Feature Engineering

Categorical variables

One-Hot-Encoding (Dummy Variables)

# pandas to display unique values in a columns. 
data.gender.value_counts()

# transfer all categorical variables into dummy varaibles
data_dummies = pd.get_dummies(data) 

# transfer selected categorical variables into dummy variables
data_dummies = pd.get_dummies(data, columns=['gender', 'marriage_status'])
# scikit-learn has a similar function
from sklearn.preprocessing import OneHotEncoder 
encoder = OneHotEncoder(sparse=False)
encoder.fit(data)
data_dummies = encoder.transform(data)

Numerical variables

Binning, Discretization

bins = np.linspace(-3, 3, 11)
which_bin = np.digitize(data.colunm1, bins=bins) 
from sklearn.preprocessing import OneHotEncoder 
encoder = OneHotEncoder(sparse=False)
encoder.fit(which_bin)
data_binned = encoder.transform(which_bin)
data_combined = np.hstack([data, data_binned]) # data here is only one column, need to remove the categorical variable if more than one.

Interactions and Polynomials

# interaction
data_product = np.hstack([data_combined, data_binned*data]) 
# polynomialfeatures 
from sklearn import PolynomialFeatures 
poly = PolynomialFeatures(degree=100, include_bias=False)
poly.fit(x)
X_poly = poly.transform(x)
# another way is to use svr, no need to transform data first.
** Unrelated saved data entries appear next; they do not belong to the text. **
## config.mk

```make
export PLATFORM = sky130hd
export DESIGN_NAME = streaming_find_replace_core_flat
export DESIGN_NICKNAME = d
export VERILOG_FILES = /design/src/rtl/sfr_pkg.sv /design/src/rtl/sfr_if.sv /design/src/rtl/streaming_find_replace_core.sv /design/src/rtl/sfr_cfg_regs.sv /design/src/rtl/sfr_window.sv /design/src/rtl/sfr_out_buf.sv /design/src/flat_wrapper.sv
export SDC_FILE = /design/constraint.sdc
export NUM_CORES = 1
export LEC_CHECK = 0
export ABC_CLOCK_PERIOD_IN_PS = 8500
export BUFFER_PORTS_ARGS = -buffer_cell sky130_fd_sc_hd__clkbuf_2
export CORE_UTILIZATION = 62
export CTS_CLUSTER_SIZE = 10
export DETAILED_ROUTE_END_ITERATION = 10
export HOLD_SLACK_MARGIN = 0.12
export MAX_ROUTING_LAYER = met4
export PLACE_DENSITY = 0.91
export SLEW_MARGIN = 20
export SYNTH_ARGS = -nofsm -noshare
export SYNTH_HDL_FRONTEND = slang
export SYNTH_SLANG_ARGS = --single-unit
```

## constraint.sdc

```tcl
create_clock -name clk_i -period 8.5 [get_ports clk_i]
set_input_delay 1.7 -clock clk_i [delete_from_list [all_inputs] [get_ports clk_i]]
set_output_delay 1.7 -clock clk_i [all_outputs]
set_load 0.01 [all_outputs]
```

## src/rtl/sfr_pkg.sv

```systemverilog
package sfr_pkg;

  localparam int unsigned PatternMax = 8;
  localparam int unsigned ReplaceMax = 8;

  typedef logic [7:0]      byte_t;
  typedef logic [7:0][7:0] bytes_t;
  typedef logic [3:0]      len_t;
  typedef logic [2:0]      cfg_idx_t;
  typedef logic [63:0]     cfg_data_t;

  localparam len_t PatternMaxLen = len_t'(PatternMax);
  localparam len_t ReplaceMaxLen = len_t'(ReplaceMax);

  // register indexes of the configuration port
  localparam cfg_idx_t CfgPatternBytes     = 3'd0;
  localparam cfg_idx_t CfgPatternLen       = 3'd1;
  localparam cfg_idx_t CfgReplacementBytes = 3'd2;
  localparam cfg_idx_t CfgReplacementLen   = 3'd3;

  // effective configuration seen by the datapath
  typedef struct packed {
    bytes_t pattern;
    len_t   plen;
    bytes_t repl;
    len_t   rlen;
  } cfg_t;

  // bytes produced by one text transaction; count of zero means none
  typedef struct packed {
    bytes_t data;
    len_t   count;
    logic   text_end;
  } emit_t;

  function automatic len_t eff_len(input len_t raw, input len_t maxv);
    len_t res;
    if (raw == 4'd0) begin
      res = 4'd1;
    end else if (raw > maxv) begin
      res = maxv;
    end else begin
      res = raw;
    end
    return res;
  endfunction

endpackage

```

## src/rtl/sfr_if.sv

```systemverilog
interface sfr_text_if;
  logic           valid;
  logic           ready;
  sfr_pkg::byte_t text_byte;
  logic           text_end;

  modport source (output valid, output text_byte, output text_end, input ready);
  modport sink (input valid, input text_byte, input text_end, output ready);
endinterface

interface sfr_res_if;
  logic           valid;
  logic           ready;
  sfr_pkg::byte_t out_byte;
  logic           run_last;
  logic           out_end;

  modport source (output valid, output out_byte, output run_last, output out_end,
                  input ready);
  modport sink (input valid, input out_byte, input run_last, input out_end,
                output ready);
endinterface

interface sfr_cfg_if;
  logic                valid;
  logic                ready;
  sfr_pkg::cfg_idx_t   index;
  sfr_pkg::cfg_data_t  data;

  modport source (output valid, output index, output data, input ready);
  modport sink (input valid, input index, input data, output ready);
endinterface

```

## src/rtl/streaming_find_replace_core.sv

```systemverilog
// Streaming find-and-replace: text bytes enter on text_i and the rewritten text
// leaves on res_o, with every leftmost, non-overlapping occurrence of the
// pattern (1 to 8 bytes) replaced by the replacement (1 to 8 bytes); lengths of
// 0 read as 1 and lengths above 8 read as 8. A text byte with text_end flushes
// the held bytes, and its last result carries out_end. Each text transaction
// yields between 0 and 8 result bytes, and run_last marks the last of them.
// Rate: a text byte is taken every cycle while each byte gives at most one
// result and res_o is ready; a byte that gives more holds the single output
// buffer, which drains one byte per cycle while res_o is ready; the next text
// byte enters in the cycle its final result is taken. Configuration writes
// are taken every cycle and belong between texts or while the block is idle.
module streaming_find_replace_core (
  input  logic       clk_i,
  input  logic       rst_ni,
  sfr_text_if.sink   text_i,
  sfr_res_if.source  res_o,
  sfr_cfg_if.sink    cfg_i
);

  sfr_pkg::cfg_t  cfg;
  sfr_pkg::emit_t emit;
  logic           free;
  logic           accept;

  assign text_i.ready = free;
  assign accept       = text_i.valid && free;

  sfr_cfg_regs u_cfg_regs (
    .clk_i  (clk_i),
    .rst_ni (rst_ni),
    .cfg_i  (cfg_i),
    .cfg_o  (cfg)
  );

  sfr_window u_window (
    .clk_i       (clk_i),
    .rst_ni      (rst_ni),
    .cfg_i       (cfg),
    .accept_i    (accept),
    .text_byte_i (text_i.text_byte),
    .text_end_i  (text_i.text_end),
    .emit_o      (emit)
  );

  sfr_out_buf u_out_buf (
    .clk_i  (clk_i),
    .rst_ni (rst_ni),
    .load_i (accept),
    .emit_i (emit),
    .free_o (free),
    .res_o  (res_o)
  );

endmodule

```

## src/rtl/sfr_cfg_regs.sv

```systemverilog
module sfr_cfg_regs (
  input  logic            clk_i,
  input  logic            rst_ni,
  sfr_cfg_if.sink         cfg_i,
  output sfr_pkg::cfg_t   cfg_o
);

  sfr_pkg::bytes_t pattern_q;
  sfr_pkg::bytes_t repl_q;
  sfr_pkg::len_t   plen_q;
  sfr_pkg::len_t   rlen_q;

  assign cfg_i.ready = 1'b1;

  always_ff @(posedge clk_i or negedge rst_ni) begin
    if (!rst_ni) begin
      pattern_q <= '0;
      repl_q    <= '0;
      plen_q    <= 4'd1;
      rlen_q    <= 4'd1;
    end else if (cfg_i.valid) begin
      case (cfg_i.index)
        sfr_pkg::CfgPatternBytes:     pattern_q <= cfg_i.data;
        sfr_pkg::CfgPatternLen:       plen_q    <= cfg_i.data[3:0];
        sfr_pkg::CfgReplacementBytes: repl_q    <= cfg_i.data;
        sfr_pkg::CfgReplacementLen:   rlen_q    <= cfg_i.data[3:0];
        default: ;
      endcase
    end
  end

  assign cfg_o.pattern = pattern_q;
  assign cfg_o.repl    = repl_q;
  assign cfg_o.plen    = sfr_pkg::eff_len(plen_q, sfr_pkg::PatternMaxLen);
  assign cfg_o.rlen    = sfr_pkg::eff_len(rlen_q, sfr_pkg::ReplaceMaxLen);

endmodule

```

## src/rtl/sfr_window.sv

```systemverilog
module sfr_window (
  input  logic            clk_i,
  input  logic            rst_ni,
  input  sfr_pkg::cfg_t   cfg_i,
  input  logic            accept_i,
  input  sfr_pkg::byte_t  text_byte_i,
  input  logic            text_end_i,
  output sfr_pkg::emit_t  emit_o
);

  sfr_pkg::bytes_t win_q, win_d;
  sfr_pkg::len_t   cnt_q, cnt_d;

  sfr_pkg::bytes_t w;
  sfr_pkg::len_t   c;
  sfr_pkg::len_t   sel;
  logic [8:0]      pref;
  logic            full;

  always_comb begin
    // append the new byte to the held bytes
    w = win_q;
    c = cnt_q;
    if (cnt_q < 4'd8) begin
      w[cnt_q[2:0]] = text_byte_i;
      c = cnt_q + 4'd1;
    end

    // pref[k]: dropping the first k bytes leaves a prefix of the pattern
    for (int k = 0; k <= 8; k++) begin
      pref[k] = (4'(k) <= c) && ((c - 4'(k)) <= cfg_i.plen);
      for (int j = 0; j < 8; j++) begin
        if ((k + j < 8) && (4'(j) < (c - 4'(k)))) begin
          if (w[3'(k + j)] != cfg_i.pattern[3'(j)]) begin
            pref[k] = 1'b0;
          end
        end
      end
    end

    full = (c == cfg_i.plen) && pref[0];

    sel = 4'd8;
    for (int k = 8; k >= 0; k--) begin
      if (pref[k]) begin
        sel = 4'(k);
      end
    end

    emit_o.text_end = text_end_i;
    win_d = w >> {sel, 3'b000};
    if (full) begin
      emit_o.data  = cfg_i.repl;
      emit_o.count = cfg_i.rlen;
      cnt_d        = 4'd0;
    end else begin
      emit_o.data = w;
      if (text_end_i) begin
        // flush everything still held
        emit_o.count = c;
        cnt_d        = 4'd0;
      end else begin
        emit_o.count = sel;
        cnt_d        = c - sel;
      end
    end
  end

  always_ff @(posedge clk_i or negedge rst_ni) begin
    if (!rst_ni) begin
      cnt_q <= 4'd0;
    end else if (accept_i) begin
      cnt_q <= cnt_d;
    end
  end

  always_ff @(posedge clk_i) begin
    if (accept_i) begin
      win_q <= win_d;
    end
  end

endmodule

```

## src/rtl/sfr_out_buf.sv

```systemverilog
module sfr_out_buf (
  input  logic            clk_i,
  input  logic            rst_ni,
  input  logic            load_i,
  input  sfr_pkg::emit_t  emit_i,
  output logic            free_o,
  sfr_res_if.source       res_o
);

  sfr_pkg::bytes_t data_q;
  sfr_pkg::len_t   len_q;
  logic [2:0]      idx_q;
  logic            end_q;
  logic            last_beat;
  logic            pop;

  assign last_beat = ({1'b0, idx_q} == (len_q - 4'd1));
  assign pop       = res_o.valid && res_o.ready;
  // free once the final byte of the held transaction leaves
  assign free_o    = (len_q == 4'd0) || (pop && last_beat);

  assign res_o.valid    = (len_q != 4'd0);
  assign res_o.out_byte = data_q[idx_q];
  assign res_o.run_last = last_beat;
  assign res_o.out_end  = last_beat && end_q;

  always_ff @(posedge clk_i or negedge rst_ni) begin
    if (!rst_ni) begin
      len_q <= 4'd0;
      idx_q <= 3'd0;
    end else if (load_i && (emit_i.count != 4'd0)) begin
      len_q <= emit_i.count;
      idx_q <= 3'd0;
    end else if (pop) begin
      if (last_beat) begin
        len_q <= 4'd0;
      end else begin
        idx_q <= idx_q + 3'd1;
      end
    end
  end

  always_ff @(posedge clk_i) begin
    if (load_i) begin
      data_q <= emit_i.data;
      end_q  <= emit_i.text_end;
    end
  end

endmodule
```

## src/flat_wrapper.sv

```systemverilog
// flat-port wrapper written by rule: the top's interface ports become plain ports
module streaming_find_replace_core_flat 
  (clk_i, rst_ni, text_i_valid, text_i_text_byte, text_i_text_end, text_i_ready, res_o_valid, res_o_out_byte, res_o_run_last, res_o_out_end, res_o_ready, cfg_i_valid, cfg_i_index, cfg_i_data, cfg_i_ready);
  sfr_text_if text_i_i ();
  sfr_res_if res_o_i ();
  sfr_cfg_if cfg_i_i ();
  input  logic clk_i;
  input  logic rst_ni;
  input wire logic [$bits(text_i_i.valid)-1:0] text_i_valid;
  input wire logic [$bits(text_i_i.text_byte)-1:0] text_i_text_byte;
  input wire logic [$bits(text_i_i.text_end)-1:0] text_i_text_end;
  output wire logic [$bits(text_i_i.ready)-1:0] text_i_ready;
  output wire logic [$bits(res_o_i.valid)-1:0] res_o_valid;
  output wire logic [$bits(res_o_i.out_byte)-1:0] res_o_out_byte;
  output wire logic [$bits(res_o_i.run_last)-1:0] res_o_run_last;
  output wire logic [$bits(res_o_i.out_end)-1:0] res_o_out_end;
  input wire logic [$bits(res_o_i.ready)-1:0] res_o_ready;
  input wire logic [$bits(cfg_i_i.valid)-1:0] cfg_i_valid;
  input wire logic [$bits(cfg_i_i.index)-1:0] cfg_i_index;
  input wire logic [$bits(cfg_i_i.data)-1:0] cfg_i_data;
  output wire logic [$bits(cfg_i_i.ready)-1:0] cfg_i_ready;
  assign text_i_i.valid = text_i_valid;
  assign text_i_i.text_byte = text_i_text_byte;
  assign text_i_i.text_end = text_i_text_end;
  assign text_i_ready = text_i_i.ready;
  assign res_o_valid = res_o_i.valid;
  assign res_o_out_byte = res_o_i.out_byte;
  assign res_o_run_last = res_o_i.run_last;
  assign res_o_out_end = res_o_i.out_end;
  assign res_o_i.ready = res_o_ready;
  assign cfg_i_i.valid = cfg_i_valid;
  assign cfg_i_i.index = cfg_i_index;
  assign cfg_i_i.data = cfg_i_data;
  assign cfg_i_ready = cfg_i_i.ready;
  streaming_find_replace_core u_core (.clk_i(clk_i), .rst_ni(rst_ni), .text_i(text_i_i), .res_o(res_o_i), .cfg_i(cfg_i_i));
endmodule
```

==> results.txt <==
post-cts resize count: 0
largest net degree at the start of global routing: 81
Routed Antenna Nets: 0
vias post-DR: 12.3k
area delta synth->final: 9.23%
Hold Fails Final Rpt: 0
Crit Path Max Fanout: 22
Synth top area share: 25.5%
Worst Hold Class: reg2reg
static leakage: 6.58 nW
max-cap viol count: 0
CTS Buffer Depth: 3
GRT Overall Usage: 38.9%
synthesized cell area: 15,200 µm²
most frequent cell after synthesis: nor2_1
ys flop type: edfxtp_1
post-CTS setup buffers: 0
Core Util, Final: 69.9%
clock-pin transition on the worst setup and hold timing paths: 0.05 ns
CTS H-tree lvls: 1
CP Data Required Time: 8.94 ns
Starting DRT DRC Count: 1,799
crit share post-route: 69.6%
RSZ-0062 raised after global routing: no
die area: 25,200 µm²
Power Dens Cells: 438 nW/µm²
Worst EP arrival: 6.35 ns
status: finished, final reports clean
Tightest Pin Transition: 1.18 ns
routability cong.: 1.05
Num Clock Sinks: 244
Critical Path End Type: flop
post-synthesis sequential area ratio: 44.4%
CTS Root Cell: clkbuf_16
number of nets in the layout: 1,577
Yosys warnings: 0
Routed WL: 46.6 mm
Post-synth EDFFs: 129
synth top area cells: edfxtp_1, dfrtp_1, mux2_2
achievable frequency: 169 MHz
Syn Inst Count: 1,424
Die H: 159 µm
Post-route DRC: 0
Inserted Clock Buffers: 29
Post-synth top cells: nor2_1, edfxtp_1, dfrtp_1
Max VDD drop: 0.332 mV
CTS tree: yes
global route overflow: 0
Final setup viols: 0
vias in the first global route: 12.2k
cts hold-fix bufs: 0
DRT Pass-1 Iters: 5
drt via density: 6.87
slew margin rel.: 21.2%
Synth async-reset ratio: 47.1%
initial core utilization: 64.0%
synthesized flop and latch total: 244
DP Wirelength: 32.5 mm
area leader, netlist: edfxtp_1
setup TNS: 0 ns
WS Path Type: reg2reg
Slew Viols, Final: 0
n_diodes: 0
boundary pin count: 94
syn avg cell area: 10.7 µm²
Worst setup SP type: flop
Worst Skew: 0.0152 ns
first-pass GRT wire length: 70.5 mm
Final Power: 7.28 mW
wire per inst: 26.0 µm
initial antenna violation count: 0
Die Span X: 159 µm
Mapped Nets: 1,548
CORE AREA: 23,800 µm²
synth unique cells: 90
PortBufs: 92
share of layout cells above drive strength 1: 21.2%
std cell rows: 56
final hold slack: 0.506 ns
min cycle time layout: 5.91 ns
Skew-Pair Late Insertion Delay: 0.57 ns
layout by cell type (no fill, tap or decap), types with 7 or more instances in the layout:
master	instances
xnor2_1	27
a22oi_1	7
edfxtp_1	129
o221ai_1	35
o21bai_1	11
ha_1	42
a221oi_1	8
a21oi_1	93
nor4_1	16
clkbuf_2	91
xor2_1	69
o21ai_0	34
nor2b_1	14
o22ai_1	34
a32oi_1	10
clkbuf_16	29
mux4_2	16
dfrtp_1	113
mux2i_1	83
nor3_1	11
o221ai_2	8
a222oi_1	7
nand2b_1	20
nor2_1	142
mux2_2	111
nand3_1	16
inv_1	54
buf_4	16
o21ai_1	12
clkbuf_1	17
nand4_1	9
nand2_1	82
metal layers:
metal,wire length (µm),GRT usage (%),vias to the layer above
li1,-,-,5304
met3,4560,6.53,248
met5,0,-,-
met2,21000,59.4,837
met1,17600,48.7,5933
met4,3480,23.6,0
power by group:
part | total, mW | switching [mW] | leakage, nW | internal, mW
combinational | 4.01 | 2.35 | 3.58 | 1.65
sequential | 2.11 | 0.361 | 2.58 | 1.75
clock | 1.16 | 0.494 | 0.424 | 0.670
state kept, by name, indices dropped and copies added (netlist names):
signal and count:
u_core.u_out_buf.idx_q 3, u_core.u_window.cnt_q 4, u_core.u_cfg_regs.rlen_q 4, u_core.u_cfg_regs.plen_q 4
u_core.u_cfg_regs.cfg_o 96, u_core.u_window.win_q 64, u_core.u_out_buf.len_q 4, u_core.u_out_buf.end_q 1
u_core.u_out_buf.data_q 64
kinds of logic (layout without fill, tap and decap cells):
kind of cell    after synthesis  count (layout)  synth area share, %
compound gates              308             308                 14.0
other cells                   1               1               0.0247
buf+inv                     170             221                 4.92
xor+xnor                     97              97                 5.59
simple gates                350             350                 11.2
mux                         211             211                 16.2
fa+ha+maj                    43              43                 3.59
flops                       244             244                 44.4
layout make-up:
type / count / area, µm²
Tap cell: 319 / 399
Multi-Input combinational cell: 1010 / 7740
Sequential cell: 244 / 6750
Inverter: 59 / 224
Clock buffer: 50 / 845
Timing Repair Buffer: 109 / 623
Clock inverter: 3 / 30.0
Fill cell: 1735 / 7140
worst paths after layout:
check / start / end / slack (ns) / cells after the start
max: u_core.u_window.cnt_q[3] / u_core.u_window.cnt_q[3] / 2.59 / 21
min in group asynchronous: rst_ni / u_core.u_cfg_regs.rlen_q[3] / 1.16 / 1
max reg2reg: u_core.u_window.cnt_q[3] / u_core.u_window.cnt_q[3] / 2.59 / 21
max in group asynchronous: rst_ni / u_core.u_cfg_regs.cfg_o[59] / 5.98 / 2
min: u_core.u_cfg_regs.cfg_o[5] / u_core.u_cfg_regs.cfg_o[5] / 0.51 / 1
min reg2reg: u_core.u_cfg_regs.cfg_o[5] / u_core.u_cfg_regs.cfg_o[5] / 0.51 / 1
worst max-delay path: stages (launching register included):
cell	delay (ns)
dfrtp_1	0.58
xnor2_1	0.81
inv_1	0.33
ha_1	0.31
inv_1	0.16
xnor2_1	0.21
inv_1	0.08
ha_1	0.30
o21ai_0	0.08
nand2b_1	0.07
a21oi_1	0.06
a41oi_1	0.30
a2111o_1	0.47
nand2_2	0.44
nor2_2	0.36
inv_2	0.09
ha_1	0.29
a21o_1	0.16
a21oi_1	0.17
xnor2_1	0.15
xnor2_1	0.08
o41ai_1	0.27
stage by stage:
stage	instances	instance area, µm²	setup slack, ns
after floorplan	1424	15200	2.55
after global placement	1740	15700	2.31
after detailed placement	1740	15700	2.15
after CTS	1793	16600	2.36
after global routing	1794	16600	2.30
final	1794	16600	2.59
Note: power is estimated with default switching activity, not from simulation.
Univariate Nonlinear Transformations

Log transformation

X_train_log = np.log(X_train + 1)
X_test_log = np.log(X_test + 1)

Automatic Feature Selection

Univariates Statistics

Model-based Feature Selection

Iterative Feature Selection

AutoML

auto-sklearn

Model Evaluation and Improvement

1 Cross Validation

Cross validation is a statistical method of evaluating generalization performance that is more stable and thorough than using a split into a training and a test set.

k-fold CV

from sklearn.model_selection import cross_val_score 
model = LogisticRegression()
scores = cross_val_score(model, x, y, cv=5)
# this code does not return any specific model, but a way to evaluate a model.

k-fold cv advantages: 1. more robust way to evaluate model. 2. more data to build the model than simple split train and test.

k-fold cv disadvantages: more computational cost.

stratified k-fold cross-validation

This method makes sure the proportions between between classes are the same in each fold as they are in the whole dataset.

from sklearn.model_selection import KFold  
kfold = KFold(n_splits=5) 
scores = croos_val_score(model, x, y, cv=kfold)

leave one out cv

from sklearn.model_selection import LeaveOneOut
loo = LeaveOneOut()
scores = cross_val_score(model, x, y, cv=loo)

Shuffle split cv

Cross validation with groups (GroupCV)

Evaluation Metrics and Scoring

Binary Classification

Confusion matrix

from sklearn.metrics import confusion_matrix 
confusion_matrix(y_test, pred)
# report
from sklearn.pygame.font.metrics import classification_report
classification_report(y_test, pred, target_names=['class_0, class_1'])

accuracy: overall performance.

precision: measures how many of the samples predicted as positive are actually positive.

recall: measure how many of the positive examples are correctly predicted.

F-score: The F1 score is the harmonic mean of the precision and recall. The highest possible value of an F-score is 1, indicating perfect precision and recall, and the lowest possible value is 0. (Wiki)

Receiver operating characteristics (ROC) and AUC

The ROC curve consider all possible thresholds for a given classifier. It reports the true positive rate (recall) and false positive rate. The goal is to have high recall while keeping fpr low. For imbalanced dataset, AUC is much better than accuracy.

from sklearn.metrics import roc_curve 
fpr, tpr, threshold = roc_curve(y_test, pred) 
plt.plot(fpr, tpr, label='roc curve')
plt.xlabel('FPR')
plt.ylabel('TPR')

Multiclass Classification

For multiclass classification task, all the metrics used on binary classification can be used. However, the most common used metric is F-score.